Does anyone know why casein phosphopeptide (Recaldent) hasn't had more success?
https://pubmed.ncbi.nlm.nih.gov/9294493/
You can buy the Japanese gum with Recaldent online, but I expected it to be in the gum display in retail shops by now.
Everyone knows that teeth are luxury bones in the US. The market just isn't there for fancy treatments. The ultra-wealthy just get their teeth replaced with perfect veneers anyway.
Really? This sounds more like someone's plan to get grants to research stem cells than someone's plan to repair (or replace) teeth.
We already have a natural ability to grow new teeth that replace existing ones. Everybody does it... once. Where's the research into getting it to happen again?
Theet formation is a very early procces, even before the baby is born.
> Primary (baby) teeth start to form between the sixth and eighth week of prenatal development, and permanent teeth begin to form in the twentieth week.
There has been a ton of research in the area of re-growing teeth from stem cells. A cursory search-engining will turn up a ton of articles, some going back decades, and many giving the impression that it's close to happening. I've been following it for awhile because I knew I'd be in the market for a new tooth eventually.

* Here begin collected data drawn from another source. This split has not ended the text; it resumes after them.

## src/common/disk_bridge_pkg.sv

```systemverilog
// Shared definitions for the disk-image bridge
//   Data, word, buffer address and slot widths
//   Firmware register field and strobe bit positions
//   Image slot count and the slots that always mount read-only

`default_nettype none

package disk_bridge_pkg;

	// ========================================================================
	// Widths
	// ========================================================================
	localparam int NUM_SLOTS = 8;

	typedef logic [7:0]           byte_t;
	typedef logic [31:0]          word_t;
	typedef logic [8:0]           buf_addr_t;
	typedef logic [2:0]           drive_num_t;
	typedef logic [NUM_SLOTS-1:0] drive_mask_t;
	typedef logic [1:0]           file_type_t;
	typedef logic [15:0]          strobe_t;
	typedef logic [63:0]          img_size_t;

	// ========================================================================
	// Firmware register layout
	// ========================================================================
	// Fields of the OUT2 control word
	localparam int OUT2_LBA_BIT    = 0;
	localparam int OUT2_BLK_RD_BIT = 1;
	localparam int OUT2_BLK_WR_BIT = 2;
	localparam int OUT2_DRV_LSB    = 3;

	// Strobe lines used by the bridge
	localparam int WR_IO_BIT   = 5;
	localparam int WR_DATA_BIT = 6;
	localparam int RD_DATA_BIT = 2;

	// Cartridge and executable slots, never writable
	localparam int RO_SLOT_A = 4;
	localparam int RO_SLOT_B = 5;

endpackage

`default_nettype wire

```

## src/disk_bridge/block_request_ctrl.sv

```systemverilog
// Block request control
//   LBA register loaded from the firmware data word
//   Per-drive read and write request bits toward the host
//   Request clear on any ack and the io_done flag

`timescale 1ns/1ps
`default_nettype none

module block_request_ctrl (
	input  wire                               clk_sys,
	input  wire                               areset,
	input  wire disk_bridge_pkg::word_t       data_i,
	input  wire                               data_wr_i,
	input  wire                               lba_sel_i,
	input  wire                               blk_rd_i,
	input  wire                               blk_wr_i,
	input  wire disk_bridge_pkg::drive_num_t  drive_num_i,
	input  wire disk_bridge_pkg::drive_mask_t sd_ack_i,
	output disk_bridge_pkg::word_t            sd_lba_o,
	output disk_bridge_pkg::drive_mask_t      sd_rd_o,
	output disk_bridge_pkg::drive_mask_t      sd_wr_o,
	output logic                              io_done_o
);

	import disk_bridge_pkg::*;

	logic ack_any;
	logic ack_d1;

	assign ack_any = |sd_ack_i;

	// ========================================================================
	// LBA register
	// ========================================================================
	always_ff @(posedge clk_sys) begin
		if (data_wr_i && lba_sel_i)
			sd_lba_o <= data_i;
	end

	// ========================================================================
	// Requests and done flag
	// ========================================================================
	always_ff @(posedge clk_sys) begin
		if (areset) begin
			sd_rd_o   <= '0;
			sd_wr_o   <= '0;
			io_done_o <= 1'b0;
			ack_d1    <= 1'b0;
		end else begin
			ack_d1 <= ack_any;

			// A new request marks the transfer as pending
			if (blk_rd_i) begin
				sd_rd_o[drive_num_i] <= 1'b1;
				io_done_o            <= 1'b0;
			end
			if (blk_wr_i) begin
				sd_wr_o[drive_num_i] <= 1'b1;
				io_done_o            <= 1'b0;
			end

			// Host picked it up, drop every request
			if (ack_any) begin
				sd_rd_o <= '0;
				sd_wr_o <= '0;
			end

			// Transfer is over once the ack falls away
			if (ack_d1 && !ack_any)
				io_done_o <= 1'b1;
		end
	end

endmodule

`default_nettype wire

```

## config.mk

```make
export PLATFORM = sky130hd
export DESIGN_NAME = block_request_ctrl
export DESIGN_NICKNAME = d
export VERILOG_FILES = /design/src/common/disk_bridge_pkg.sv /design/src/disk_bridge/block_request_ctrl.sv
export SDC_FILE = /design/constraint.sdc
export NUM_CORES = 1
export LEC_CHECK = 0
export ABC_AREA = 1
export BUFFER_PORTS_ARGS = -buffer_cell sky130_fd_sc_hd__buf_4
export CAP_MARGIN = 20
export CORE_UTILIZATION = 47
export DETAILED_ROUTE_END_ITERATION = 8
export GPL_TIMING_DRIVEN = 0
export PLACE_DENSITY = 0.91
export SLEW_MARGIN = 30
export SYNTH_ARGS = -nofsm -noshare
export SYNTH_HDL_FRONTEND = slang
export SYNTH_SLANG_ARGS = --single-unit
```

## constraint.sdc

```tcl
create_clock -name clk_sys -period 3.9 [get_ports clk_sys]
set_input_delay 0.585 -clock clk_sys [delete_from_list [all_inputs] [get_ports clk_sys]]
set_output_delay 0.585 -clock clk_sys [all_outputs]
set_load 0.05 [all_outputs]
```

==> impl_metrics.tcl, run 1 <==
set metrics [dict create \
    timing.rr.end "sd_rd_o[1]" \
    hp-class "input port to register" \
    clock_insertion_delay_worst_skew_ns 0.29 \
    synth_sequential_area_ratio_pct 74.5 \
    fillCellCount 252 \
    fin_crit_sh_pct 38.1 \
    final-seq-area_um2 1320 \
    finalNonFillerCells 294 \
    synthDominantCellAreaShare_pct 54.2 \
    initial_antenna_violation_count 0 \
    overall_via_count_from_detail_route 1346 \
    timing_hold_violations_final 0 \
    status "completed" \
    pwr_density_cell_nw_per_um2 405 \
    clock_pin_transition_on_the_worst_setup_and_hold_timing_paths_ns 0.09 \
    netlist_top_cells_area "sky130_fd_sc_hd__edfxtp_1 (54%), sky130_fd_sc_hd__dfxtp_1 (20%), sky130_fd_sc_hd__nor2_1 (4.9%)" \
    synth_top_area_cell "sky130_fd_sc_hd__edfxtp_1" \
    largest_net_degree_at_the_start_of_global_routing 33 \
    clock_sink_count 50 \
    rr_startpoint "sd_rd_o[1]" \
    vdd.ir_drop.worst_mv 0.240 \
    die_w_um 63.4 \
    synth_cell_types 14 \
    hold-path-cell-count 2 \
    r2r_setup_slack_ns 3.23 \
    clock_tree.root_cell "sky130_fd_sc_hd__clkbuf_8" \
    grtUsageTotal_pct 19.3 \
    final_max_slew_viol_count 0 \
    worst_setup_path_start_kind "register" \
    gp_congestion 0.729 \
    critical_path.top_delay_family "flip-flops" \
    critical_path_class "register to primary output" \
    cts-htree-levels 2 \
    grt_pass1_vias 1265 \
    die_area_um2 4020 \
    fin_ws_ns 2.41 \
    hp-start "areset" \
    core_region_area_um2 3470 \
    die-height_um 63.4 \
    cp_slowest_cell "sky130_fd_sc_hd__edfxtp_1" \
    tritoncts "done" \
    count_of_synthesis_stage_warnings_from_yosys 0 \
    rsz0062_at_grt "false" \
    detail_route.vias_per_cell 4.58 \
    drt_iter0_drc 49 \
    synthToLayoutAreaGrowth_pct 48.1 \
    post-cts-setup-buffer-count 0 \
    cpPeakStageDelay_ns 0.39 \
    static-leakage-power_nw 1.16 \
    timing.slew.headroom_pct 59.1 \
    synth.net_count 195 \
    element_type_at_the_critical_path_end "primary output" \
    critPathBufInv 1 \
    ys_seq_elements 50 \
    worstPathMaxFanout 1 \
    cts_made_buffers 5 \
    grt_pass1_wl_mm 5.81 \
    dp.cells 286 \
    floorplan.initialDensity_pct 51.1 \
    crit_path_cell_trace "buf_4" \
    antenna_left 0 \
    buffer_ports.inserted 94 \
    cts.repair.resized 0 \
    multiInputGateArea_um2 324 \
    synth_enable_flop_cells 32 \
    hold_buffers 0 \
    maxClockFrequency_mhz 672 \
    setup-tns-final_ns 0 \
    postSynthAreaPerCell_um2 12.1 \
    detailedRoute.firstPassIterationCount 5 \
    post-synth-top-count-cell "sky130_fd_sc_hd__edfxtp_1" \
    num-nets-final 296 \
    crit_arrival_ns 0.90 \
    tightestPinTransition_ns 0.612 \
    maxCapViolations 0 \
    count_of_inserted_antenna_diode_cells 0 \
    drt-wirelength-per-cell_um 12.7 \
    routed_wirelength_mm 3.73 \
    minimum_setup_slack_after_placement_ns 2.34 \
    hold-path-endpoint "ack_d1" \
    synth_cells 146 \
    finalHoldWorstSlack_ns 0.445 \
    grt_overflow 0 \
    pin_count 98 \
    fp-row-count 21 \
    critical_path_required_ns 3.31 \
    timing.final.setup_violations 0 \
    post_synth_most_frequent_cells "sky130_fd_sc_hd__edfxtp_1 (32), sky130_fd_sc_hd__nor2_1 (23), sky130_fd_sc_hd__inv_1 (22)" \
    post_detailed_route_drc_marker_count 0 \
    post_synth_instance_area_um2 1770 \
    post-dp-hpwl_mm 2.87 \
    worst_clock_skew_ns 0.000123 \
    ys_async_sr_fraction_pct 0 \
    layout_cells_sized_above_1_pct 49.2 \
    synthFlopType "sky130_fd_sc_hd__edfxtp_1" \
    final_period_minus_worst_setup_slack_ns 1.49 \
    clock_buffer_depth 2 \
    rr_worst_depth 4 \
]
cells in the final DEF (no fill, tap or decap):
cell and n:
sky130_fd_sc_hd__clkbuf_8 5, sky130_fd_sc_hd__nand4_1 7, sky130_fd_sc_hd__edfxtp_1 32, sky130_fd_sc_hd__nand2_4 1, sky130_fd_sc_hd__buf_4 94, sky130_fd_sc_hd__inv_2 3, sky130_fd_sc_hd__buf_2 3, sky130_fd_sc_hd__clkinv_2 1
sky130_fd_sc_hd__clkinvlp_4 1, sky130_fd_sc_hd__clkinv_4 1, sky130_fd_sc_hd__nand3_1 8, sky130_fd_sc_hd__nor2_1 23, sky130_fd_sc_hd__buf_6 1, sky130_fd_sc_hd__clkinv_1 3, sky130_fd_sc_hd__nand2_1 14, sky130_fd_sc_hd__inv_1 21
sky130_fd_sc_hd__dfxtp_1 18, sky130_fd_sc_hd__nor2_2 9, sky130_fd_sc_hd__nor2_4 3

There have been a lot of research around USAG-1, too [1]:
> Uterine sensitization-associated gene-1 (USAG-1) deficiency leads to enhanced bone morphogenetic protein (BMP) signaling, leading to supernumerary teeth formation.
If that could be targeted at a given tooth site (i.e. I don't want to go thru another round of deciduous teeth across my entire mouth) that would be pretty cool. We're each carrying a perfect growth matrix for new teeth, after all.
If it just repeated the process everyone is already familiar with, in which each of your teeth falls out and grows back in one at a time over a period of several years, it would already be a perfect solution to tooth decay and demand would be massive.
re: dental in particular - It seems like enamel regeneration and stem-cell-based tooth replacement have both been in the news year-after-year without applications actually coming to market.